──────── SOURCE DATA

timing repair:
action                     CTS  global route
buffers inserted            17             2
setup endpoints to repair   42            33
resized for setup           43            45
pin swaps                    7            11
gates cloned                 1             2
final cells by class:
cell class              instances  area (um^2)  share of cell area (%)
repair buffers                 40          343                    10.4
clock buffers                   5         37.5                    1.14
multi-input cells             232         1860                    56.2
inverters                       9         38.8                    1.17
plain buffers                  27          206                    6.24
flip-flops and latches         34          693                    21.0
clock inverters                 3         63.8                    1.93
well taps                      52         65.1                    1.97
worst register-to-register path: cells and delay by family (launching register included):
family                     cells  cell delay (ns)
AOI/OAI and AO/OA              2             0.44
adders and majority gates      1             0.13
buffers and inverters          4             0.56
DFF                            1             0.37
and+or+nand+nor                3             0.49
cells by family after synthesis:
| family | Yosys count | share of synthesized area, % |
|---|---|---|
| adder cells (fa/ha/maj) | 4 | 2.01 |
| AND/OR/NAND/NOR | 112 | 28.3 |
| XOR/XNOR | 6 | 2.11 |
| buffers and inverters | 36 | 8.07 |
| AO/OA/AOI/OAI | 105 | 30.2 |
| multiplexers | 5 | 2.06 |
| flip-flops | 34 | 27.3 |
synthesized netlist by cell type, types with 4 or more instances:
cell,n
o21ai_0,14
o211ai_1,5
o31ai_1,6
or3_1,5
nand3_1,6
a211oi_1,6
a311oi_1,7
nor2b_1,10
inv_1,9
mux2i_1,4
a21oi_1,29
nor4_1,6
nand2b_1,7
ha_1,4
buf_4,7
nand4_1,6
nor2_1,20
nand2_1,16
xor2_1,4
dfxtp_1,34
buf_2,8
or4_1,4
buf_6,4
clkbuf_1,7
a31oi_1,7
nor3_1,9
--- config.mk ---
export PLATFORM = sky130hd
export DESIGN_NAME = pwm_multichannel_driver
export DESIGN_NICKNAME = d
export VERILOG_FILES = /design/src/rtl/pwm_pkg.sv /design/src/rtl/pwm_channel.sv /design/src/rtl/pwm_multichannel_driver.sv
export SDC_FILE = /design/constraint.sdc
export NUM_CORES = 1
export LEC_CHECK = 0
export BUFFER_PORTS_ARGS = -buffer_cell sky130_fd_sc_hd__buf_4
export CAP_MARGIN = 20
export CORE_MARGIN = 1.5
export CORE_UTILIZATION = 61
export DETAILED_ROUTE_END_ITERATION = 10
export PLACE_DENSITY = 0.82
export SETUP_SLACK_MARGIN = 0.02
export SYNTH_ARGS = -nofsm -noshare
export SYNTH_HDL_FRONTEND = slang
export SYNTH_HIERARCHICAL = 1
export SYNTH_SLANG_ARGS = --single-unit
--- constraint.sdc ---
create_clock -name clk -period 2.3 [get_ports clk]
set_input_delay 0 -clock clk [delete_from_list [all_inputs] [get_ports clk]]
set_output_delay 0 -clock clk [all_outputs]
set_load 0.005 [all_outputs]
--- src/rtl/pwm_pkg.sv ---
// Shared definitions for the multichannel PWM driver: default widths,
// counter-mode enumeration and the duty-cycle compare used by every channel.
// Optional build macro: PWM_CENTER_ALIGNED_EN (triangle counter, see top).
package pwm_pkg;

    localparam int DEF_WIDTH      = 8;
    localparam int DEF_PRESCALE_W = 4;

    // Operand width of is_on; counter/level widths up to this are supported.
    localparam int CMP_W = 32;

    typedef enum logic {SAW, TRIANGLE} cnt_mode_e;

    // Output is high while the period counter is below the level, so level 0
    // never fires and any level above the top value is permanently on.
    function automatic logic is_on(input logic [CMP_W-1:0] level,
                                   input logic [CMP_W-1:0] cnt);
        return cnt < level;
    endfunction

endpackage

--- src/rtl/pwm_channel.sv ---
// One PWM channel: double-buffered duty level and a registered compare
// against the shared period counter.
// Optional build macro: PWM_CENTER_ALIGNED_EN (no effect inside the channel).
module pwm_channel
    import pwm_pkg::*;
#(
    parameter int WIDTH = DEF_WIDTH
) (
    input  logic             clk,
    input  logic             rst,
    input  logic             wr_en,
    input  logic [WIDTH-1:0] wr_data,
    input  logic             load,
    input  logic [WIDTH-1:0] cnt,
    output logic             pwm
);

    logic [WIDTH-1:0] shadow_level;
    logic [WIDTH-1:0] active_level;

    // Shadow takes writes any time; active only changes at a period boundary,
    // and a write landing on that boundary goes straight into the new period.
    always_ff @(posedge clk or posedge rst) begin
        if (rst) begin
            shadow_level <= '0;
            active_level <= '0;
            pwm          <= 1'b0;
        end else begin
            if (wr_en) begin
                shadow_level <= wr_data;
            end
            if (load) begin
                active_level <= wr_en ? wr_data : shadow_level;
            end
            pwm <= is_on(CMP_W'(active_level), CMP_W'(cnt));
        end
    end

endmodule

--- src/rtl/pwm_multichannel_driver.sv ---
// N-channel PWM generator with prescaler and programmable period top.
// Level and top writes are double-buffered and applied at the period boundary.
// Optional build macro: PWM_CENTER_ALIGNED_EN selects a triangle (up/down)
// counter for centre-aligned pulses; default build uses a sawtooth counter.
module pwm_multichannel_driver
    import pwm_pkg::*;
#(
    parameter  int CHANNELS   = 8,
    parameter  int WIDTH      = DEF_WIDTH,
    parameter  int PRESCALE_W = DEF_PRESCALE_W,
    localparam int ADDR_W     = (CHANNELS > 1) ? $clog2(CHANNELS) : 1
) (
    input  logic                  clk,
    input  logic                  rst,
    input  logic [PRESCALE_W-1:0] prescale,
    input  logic                  lvl_wr_en,
    input  logic [ADDR_W-1:0]     lvl_wr_addr,
    input  logic [WIDTH-1:0]      lvl_wr_data,
    input  logic                  top_wr_en,
    input  logic [WIDTH-1:0]      top_wr_data,
    output logic [CHANNELS-1:0]   pwm_out,
    output logic                  period_start
);

    logic [PRESCALE_W-1:0] pre_cnt;
    logic                  tick;
    logic [WIDTH-1:0]      cnt;
    logic [WIDTH-1:0]      shadow_top;
    logic [WIDTH-1:0]      active_top;
    logic                  boundary;
    logic [CHANNELS-1:0]   lvl_sel;

    // prescale is sampled live; lowering it below pre_cnt lets pre_cnt wrap.
    assign tick = (pre_cnt == prescale);

    // Free-running prescaler that restarts on every tick.
    always_ff @(posedge clk or posedge rst) begin
        if (rst) begin
            pre_cnt <= '0;
        end else begin
            pre_cnt <= tick ? '0 : pre_cnt + PRESCALE_W'(1);
        end
    end

`ifdef PWM_CENTER_ALIGNED_EN
    logic dir_down;
    logic going_down;

    // Reaching the top on the way up turns the counter around on the same tick.
    assign going_down = dir_down || (cnt == active_top);
    assign boundary   = tick && ((active_top == '0) ||
                                 (going_down && (cnt == WIDTH'(1))));

    // Triangle counter 0..top..0; a zero top pins it at 0.
    always_ff @(posedge clk or posedge rst) begin
        if (rst) begin
            cnt      <= '0;
            dir_down <= 1'b0;
        end else if (tick) begin
            if (active_top == '0) begin
                cnt      <= '0;
                dir_down <= 1'b0;
            end else if (going_down) begin
                cnt      <= cnt - WIDTH'(1);
                dir_down <= (cnt != WIDTH'(1));
            end else begin
                cnt <= cnt + WIDTH'(1);
            end
        end
    end
`else
    assign boundary = tick && (cnt == active_top);

    // Sawtooth counter 0..top, period of top+1 ticks.
    always_ff @(posedge clk or posedge rst) begin
        if (rst) begin
            cnt <= '0;
        end else if (tick) begin
            cnt <= (cnt == active_top) ? '0 : cnt + WIDTH'(1);
        end
    end
`endif

    // Double-buffered period top with boundary bypass, plus the boundary pulse.
    always_ff @(posedge clk or posedge rst) begin
        if (rst) begin
            shadow_top   <= '1;
            active_top   <= '1;
            period_start <= 1'b0;
        end else begin
            if (top_wr_en) begin
                shadow_top <= top_wr_data;
            end
            if (boundary) begin
                active_top <= top_wr_en ? top_wr_data : shadow_top;
            end
            period_start <= boundary;
        end
    end

    // Addresses at or above CHANNELS select no channel, so such writes vanish.
    for (genvar g = 0; g < CHANNELS; g++) begin : g_ch
        assign lvl_sel[g] = lvl_wr_en && (lvl_wr_addr == ADDR_W'(g));

        pwm_channel #(
            .WIDTH(WIDTH)
        ) u_ch (
            .clk     (clk),
            .rst     (rst),
            .wr_en   (lvl_sel[g]),
            .wr_data (lvl_wr_data),
            .load    (boundary),
            .cnt     (cnt),
            .pwm     (pwm_out[g])
        );
    end

endmodule

Word level (Yosys, flattened, before mapping)
Cells that the tools add are included.
{ "word_totals": {"reg_bits": 165, "out_inout_bits": 9} }
{ "op_classes": {"add_sub_neg": 2, "magnitude_cmp": 8, "n_eq_ne": 9, "muxes": 11, "n_reduce_logical": 10} }
{ "op_table": {"columns": ["cell", "n"], "rows": [
  ["$mux 8", 10],
  ["$lt 8x8->1", 8],
  ["$eq 3x3->1 const B", 4],
  ["$logic_and 1x1->1", 9],
  ["$add 8x1->8 const B", 1],
  ["$eq 8x8->1", 1],
  ["$eq 3x2->1 const B", 2],
  ["$add 4x1->4 const B", 1],
  ["$eq 4x4->1", 1],
  ["$mux 4", 1],
  ["$eq 3x1->1 const B", 1],
  ["$logic_not 3->1", 1]
]} }

Logic depth before layout (Yosys ltp)
Gate-level depths: netlist of the first run.
{ "depth": {"word_depth": 3, "ltp_mapped": 8} }

By module
The synthesis of the first run kept the hierarchy.
{ "by_module_without_submodules": {"columns": ["module", "n_inst", "cells_per_inst", "area_each_um2", "seq_area_each_um2"], "rows": [
  ["pwm_channel", 8, 68, 785.8, 425.4],
  ["pwm_multichannel_driver", 1, 124, 1433.9, 745.7]
]} }

Worst setup path after synthesis of the first run
Ideal clock, no wire load.
{ "synth_path": {"path_kind": "register to register", "from": "register cnt[3]", "to": "register g_ch[0].u_ch.active_level[1]", "arrival_time_ps": 1971, "required_time_ps": 2165, "path_slack_ps": 194, "path_stages_with_launch": 8, "path_buffers": 3, "cell_sequence": "dfrtp_1 -> buf_2 -> xnor2_1 -> nand4_1 -> nor3_4 -> buf_6 -> clkbuf_1 -> o21ai_0"} }
{ "synth_between": {"elab_chain_len": 2} }
{ "synth_lines": {"columns": ["element", "line", "text"], "rows": [
  ["start, declared", "pwm_multichannel_driver.sv:27", "logic [WIDTH-1:0] cnt;"],
  ["start signal, assigned", "pwm_multichannel_driver.sv:79", "cnt <= (cnt == active_top) ? '0 : cnt + WIDTH'(1);"],
  ["$eq 8x8->1", "pwm_multichannel_driver.sv:72", "assign boundary = tick && (cnt == active_top);"],
  ["$logic_and 1x1->1", "pwm_multichannel_driver.sv:72", null],
  ["via boundary", "pwm_multichannel_driver.sv:30", "logic boundary;"],
  ["end signal, assigned", "pwm_channel.sv:33", "active_level <= wr_en ? wr_data : shadow_level;"],
  ["end, declared", "pwm_channel.sv:19", "logic [WIDTH-1:0] active_level;"]
]} }
The timed path passes the listed nets, and every way through them passes these cells.
A chain may end at the register's enable or synchronous reset.

Worst setup path in the final report of the first run
{ "layout_path": {"from": "register active_top[5]", "to": "register g_ch[6].u_ch.active_level[6]"} }
{ "layout_between": {"elab_chain_len": 2} }
{ "layout_lines": {"columns": ["element", "line", "text"], "rows": [
  ["start, declared", "pwm_multichannel_driver.sv:29", "logic [WIDTH-1:0] active_top;"],
  ["start signal, assigned", "pwm_multichannel_driver.sv:95", "active_top <= top_wr_en ? top_wr_data : shadow_top;"],
  ["$eq 8x8->1", "pwm_multichannel_driver.sv:72", null],
  ["$logic_and 1x1->1", "pwm_multichannel_driver.sv:72", null],
  ["end signal, assigned", "pwm_channel.sv:33", null],
  ["end, declared", "pwm_channel.sv:19", null]
]} }
Every way passes these cells.

==> summary.md, run 1 <==
| Metric | Value |
|---|---|
| Number of synthesized register bits | roughly 170 |
| Skew final | 0.00850 ns |
| H-tree depth | 4 |
| Commonest non-fill, non-tap cell in the layout | dfrtp_1 |
| Slew HR | 0.471 |
| Clock buffer count from CTS | 17 |
| Crit start category | flip-flop |
| Pin count of the biggest net entering global routing | 80 |
| Antenna Diode Count | 0 |
| Pre-antenna DRT Iters | 5 |
| Buffers on Ports | 35 |
| Sequential Area | 4150 um^2 |
| Core area | 12200 um^2 |
| Initial Utilization | 0.635 |
| Fmax | roughly 460 MHz |
| Die height | around 120 um |
| Via count | about 5.2k |
| # nets final | around 830 |
| Required time worst endpoint | 2.61 ns |
| Ys Warns | 6 |
| Fin cells | 929 |
| Drt drc | 0 |
| CTS tree | yes |
| Vias in the first global route | roughly 5.4k |
| Final period util | 0.938 |
| Max Buffers Root-to-Sink | 2 |
| Hpwl dp | about 11000 um |
| Global-route wire length before repair | 27700 um |
| Cell Rows | 40 |
| Clock transition at path regs | about 0.06 ns |
| Util after Layout | 0.748 |
| Insertion delay to the later sink of the worst-skew pair | about 0.42 ns |
| Final hold vios | 0 |
| Post-synthesis sequential area ratio | 0.537 |
| Synth-to-Final Area Change | 17.8% |
| Synthesized instance count | 668 |
| ANT nets after route | 0 |
| GRT overflow | 0 |
| WL final | 17500 um |
| RSZ-0062 raised after global routing | no |
| Fill count | roughly 760 |
| Setup TNS | 0 ns |
| Dpl cells | ~870 |
| RePlAce Congestion | between 0.8 and 0.9 |
| Worst-path fanout max | 79 |
| CP Class | reg2reg |
| Clk sink count | 165 |
| Most frequent cells in the layout | dfrtp_1 (149), nand2_1 (81), o21ai_0 (78) |
| Avg WL per Cell | 18.8 um |
| DRT iter0 DRCs | 379 |
| Initial antenna violation count | 0 |
| Final max-slew violation count | 0 |
| Syn avg cell area | between 10 and 15 um^2 |
| Setup violations, final | 0 |
| Final min period | 2.16 ns |
| Outcome | finished clean |
| Post-DR vias/cell | ~5.6 |
| Synth Cell Area | slightly below 8000 um^2 |
| PD cells | between 900 and 1000 nW/um^2 |
| Worst Hold Slack | 0.0767 ns |
| Synthesized net count | 753 |
| Worst min-delay path category | in2reg |
| Max Cap Violations | 0 |
| Layout cells sized above 1 | 0.256 |
| LEAKAGE | about 0.0044 uW |
| Worst vdd ir | between 0.6 and 0.7 mV |
| Die area | about 13000 um^2 |
| Global Route Usage Sum | 0.282 |
| Boundary Pins | 36 |
| Post-CTS Setup Bufs | 0 |
| Critical path capture point type | flip-flop |
| Footprint of the multi-input gates | about 3200 um^2 |
| Arrival @ worst endpoint | roughly 2.5 ns |
| Post-synth cell types | 30 |
| Root Driver | clkbuf_16 |
| Pin slew with the least headroom to its limit | 0.790 ns |
| Chip width | ~120 um |
[timing repair]
item	CTS	global route
setup endpoints to repair	0	0
hold buffers	25	0
gates resized for setup	0	0
endpoints found under the hold margin	229	0
[Yosys cell counts, drive strengths merged]
cell    count  share of area
dfrtp     149           0.48
mux2       88           0.14
nand2      81          0.039
o21ai      78          0.051
inv        66          0.032
ha         58          0.094
nor2       27          0.013
a21oi      21          0.014
dfstp      16          0.054
xnor2      13          0.015
buf        11          0.014
clkbuf     10         0.0049
a211oi      8         0.0078
a41oi       8         0.0091
nor2b       8         0.0065
nand4       4         0.0041
nand2b      3         0.0024
nand3       3         0.0019
nor3        3         0.0034
or3         3         0.0024
and4        2         0.0023
o211ai      2         0.0019
o31ai       2         0.0019
or4         2         0.0019
and2        1        0.00081
xor2        1         0.0011
[per-stage QoR]
step	worst slack, ns	total power [uW]	instance area [um^2]
after detailed placement	0.233	5460	8220
after global routing	0.0219	8840	9100
final	0.142	8440	9100
after CTS	0.205	8440	9100
after global placement	0.350	5290	8220
after floorplan	0.194	4880	7720
[layer usage]
layer	track usage	share of wire	wire length, um	vias to the layer above
met5	0	0	0	-
met4	0.103	0.018	318	0
met3	0.0622	0.043	744	39
met2	0.484	0.51	8930	138
met1	0.353	0.43	7500	2643
li1	-	-	-	2424
[worst paths after layout]
path	depth (start not counted)	end	start	slack, ns
min reg2reg	1	g_ch[2].u_ch/shadow_level[6]	g_ch[2].u_ch/shadow_level[6]	0.50
max in group asynchronous	4	shadow_top[0]	rst	1.23
max reg2reg	7	g_ch[6].u_ch/active_level[6]	active_top[5]	0.14
max	7	g_ch[6].u_ch/active_level[6]	active_top[5]	0.14
min in group asynchronous	3	g_ch[4].u_ch/active_level[5]	rst	0.30
min	3	active_top[5]	top_wr_en	0.08
[registers in the layout (all words and copies together) (netlist names)]
register,count
shadow_top,8
g_ch.u_ch/active_level,64
period_start,1
active_top,8
g_ch.u_ch/pwm,8
cnt,8
pre_cnt,4
g_ch.u_ch/shadow_level,64
[cells by family (layout without fill, tap and decap cells)]
logic type      Yosys count  count (layout)  share of synthesized area
buf+inv                  87             180                     0.0514
flops                   165             165                      0.537
xor+xnor                 14              14                     0.0159
compound gates          119             119                     0.0849
mux                      88              88                      0.138
fa+ha+maj                58              58                     0.0940
simple gates            137             137                     0.0783
[power breakdown]
| group | total (uW) | switching [uW] | internal (uW) |
|---|---|---|---|
| registers | 3690 | 209 | 3480 |
| logic | 1820 | 1050 | 776 |
| clock network | 2930 | 1100 | 1830 |
[area by class of cell]
cell class,count,area share
Multi-Input combinational cell,416,0.349
Sequential cell,165,0.456
Inverter,66,0.0272
Tap cell,168,0.0231
Clock inverter,7,0.00990
Timing Repair Buffer,82,0.0759
Clock buffer,25,0.0589
[worst max-delay path, stage by stage (launching register included)]
cell and delay, ns:
dfstp_2 0.55, xnor2_1 0.15, nand4_1 0.26, nor3_4 0.27
buf_12 0.34, buf_4 0.27, nand2_1 0.07, o21ai_0 0.12
No activity file was read; power rests on OpenSTA's default activity.
==> run 2: changes to the inputs <==
- ABC_AREA: unset -> 1
- CORE_UTILIZATION: 61 -> 62
- PLACE_DENSITY: 0.82 -> 0.83
==> summary.md, run 2 <==
| Metric | Value |
|---|---|
| Outcome | finished clean |
| Synth top cells by count | nand2_1 (259), inv_1 (186), dfrtp_1 (149) |
| Hpwl dp | around 11000 um |
| Drt drc | 0 |
| Pre-antenna DRT Iters | 5 |
| Final min period | approximately 2.1 ns |
| Post-synthesis sequential area ratio | 0.506 |
| Avg WL per Cell | roughly 15 um |
| Boundary Pins | 36 |
| Synthesized net count | around 1k |
| Global Route Usage Sum | 0.277 |
| # nets final | roughly 1.1k |
| GRT overflow | 0 |
| Max Cap Violations | 0 |
| Max Buffers Root-to-Sink | 2 |
| Most area-consuming cells after synthesis | dfrtp_1 (45%), nand2_1 (12%), ha_1 (8.8%) |
| ANT nets after route | 0 |
| Net switching fraction of the power | 0.333 |
| WL final | 18300 um |
| PD cells | between 1000 and 1500 nW/um^2 |
| Yosys top cell by area | dfrtp_1 |
| Clock power frac | 0.280 |
| DR WL met3 | about 990 um |
| Fill count | just under 900 |
| Final Worst Setup Slack | between 0.15 and 0.2 ns |
| Final hold vios | 0 |
| Setup violations, final | 0 |
| Critical path capture point type | flip-flop |
| Die area | about 14000 um^2 |
| Clk sink count | 165 |
| Critical-path cell list | inv_1 -> nand2_1 -> nand2_1 -> nand2_1 -> nor2_4 -> nand3_4 -> clkinvlp_2 -> mux2_2 |
| CP max stage cell | dfstp_2 |
| CP Class | reg2reg |
| Post-DR vias/cell | between 5 and 6 |
| Vias in the first global route | approximately 6.2k |
| Setup TNS | 0 ns |
| Top-count cell post-synth | nand2_1 |
| Met1 wire length | 8030 um |
| Post-synth EDFFs | 0 |
| Area fraction of the dominant cell type after synthesis | 0.455 |
| Initial Utilization | 0.642 |
| Insertion delay to the later sink of the worst-skew pair | ~0.43 ns |
| RePlAce Congestion | around 0.82 |
| Antenna Diode Count | 0 |
| Worst Hold Slack | about 0.062 ns |
| Root Driver | clkbuf_16 |
| Ys Warns | 6 |
| CTS tree | yes |
| Post-synth cell types | 25 |
| Pin slew with the least headroom to its limit | 0.680 ns |
| Clock buffer count from CTS | 17 |
| Top flop regs | g_ch.u_ch/active_level (64), g_ch.u_ch/shadow_level (64) |
| Cell Rows | 41 |
| Clock transition at path regs | 0.06 ns |
| Number of synthesized register bits | 165 |
| Async SR Flop Fraction | 1.00 |
| Worst min-delay path category | in2reg |
| Syn avg cell area | around 8.8 um^2 |
| Layout cells sized above 1 | 0.154 |
| Reg2reg setup slack | 0.19 ns |
| Required time worst endpoint | about 2.6 ns |
| Internal power | between 6000 and 7000 uW |
| Sequential Power Share | 0.421 |
| DRT iter0 DRCs | 567 |
| H-tree depth | 4 |
| Core area | roughly 13000 um^2 |
| LEAKAGE | approximately 0.005 uW |
| Global-route wire length before repair | about 30000 um |
| WL met2 | between 8000 and 9000 um |
| Crit start category | flip-flop |
| Worst vdd ir | ~0.59 mV |
| Post-CTS Setup Bufs | 0 |
| CP Buf/Inv Count | 2 |
| Synthesized instance count | 937 |
| Switch Pwr | between 3000 and 4000 uW |
| Pwr Total | around 10000 uW |
| Synth-to-Final Area Change | 16.5% |
| Arrival @ worst endpoint | around 2.4 ns |
| Util after Layout | 0.748 |
| Final max-slew violation count | 0 |
| Fmax | roughly 470 MHz |
| Die height | between 100 and 150 um |
| Most frequent cells in the layout | nand2_1 (259), inv_1 (185), dfrtp_1 (149) |
| CP delay by family, top | flip-flops |
| Crit-path max cell delay | between 0.5 and 0.6 ns |
| Chip width | about 120 um |
| RSZ-0062 raised after global routing | no |
| Synth Cell Area | between 8000 and 9000 um^2 |
| Most frequent CP cell | nand2_1 |
| Slew HR | 0.546 |
| Final period util | 0.916 |
| Main synth FF type | dfrtp_1 |
| Place WS | 0.195 ns |
| Skew final | 0.00700 ns |
| Highest routing layer actually used | met4 |
| Worst-path fanout max | 13 |
| Buffers on Ports | 35 |
| Commonest non-fill, non-tap cell in the layout | nand2_1 |
| Pin count of the biggest net entering global routing | 30 |
| Via count | ~6.3k |
| Initial antenna violation count | 0 |
| Logic pwr share | 0.299 |
==> run 2: cell types whose count changed in the layout (fill, tap and decap cells not counted), sizes merged, moves of 9 or more <==
cell	previous run	this run
nand2	81	264
inv	66	189
mux2	88	16
o21ai	78	128
nand3	3	21
a21oi	21	32
xnor2	13	4
==> run 2: path summary, 6_finish.rpt <==
check,endpoint,cells past startpoint,startpoint
worst max-delay path,g_ch[1].u_ch/active_level[0],8,active_top[5]
worst min-delay path,active_top[1],4,top_wr_en
worst max register to register,g_ch[1].u_ch/active_level[0],8,active_top[5]
worst min register to register,active_top[5],2,active_top[5]
max in group asynchronous,g_ch[3].u_ch/shadow_level[5],3,rst
min in group asynchronous,g_ch[1].u_ch/active_level[0],3,rst
==> run 2: final cells by class <==
type	count	area, um^2	share of cell area
Clock buffer	29	544	0.0570
Sequential cell	165	4150	0.434
Clock inverter	3	40.0	0.00419
Tap cell	172	215	0.0225
Timing Repair Buffer	86	708	0.0741
Inverter	190	717	0.0750
Multi-Input combinational cell	561	3180	0.333
Timing Repair inverter	1	5.00	0.000524
==> run 2: power groups by stage <==
stage | sequential (uW) | combinational [uW] | clock, uW
detailed placement | 4230 | 2850 | 0
global route | 4290 | 3420 | 2970
CTS | 4200 | 2970 | 2820
finish | 4200 | 2990 | 2790
global placement | 4180 | 2690 | 0
floorplan | 4180 | 2140 | 0
==> run 2: layer usage <==
layer	up-vias	track usage
li1	3076	-
met1	2998	0.372
met5	-	0
met4	0	0.143
met3	62	0.0523
met2	210	0.432
==> run 2: logic make-up after synthesis <==
family	count (synthesis)	share of synthesized area
simple gates	317	0.158
flops	165	0.506
mux	16	0.0220
xor+xnor	10	0.0107
fa+ha+maj	58	0.0885
buf+inv	211	0.107
compound gates	160	0.109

────────────────

TASK BRIEF: Of the lines above, extract only those from the line with "0.00850 ns |" to the line with "routing | 80 |", both included, exactly as written.

RESPONSE TO THE EXERCISE:
| Skew final | 0.00850 ns |
| H-tree depth | 4 |
| Commonest non-fill, non-tap cell in the layout | dfrtp_1 |
| Slew HR | 0.471 |
| Clock buffer count from CTS | 17 |
| Crit start category | flip-flop |
| Pin count of the biggest net entering global routing | 80 |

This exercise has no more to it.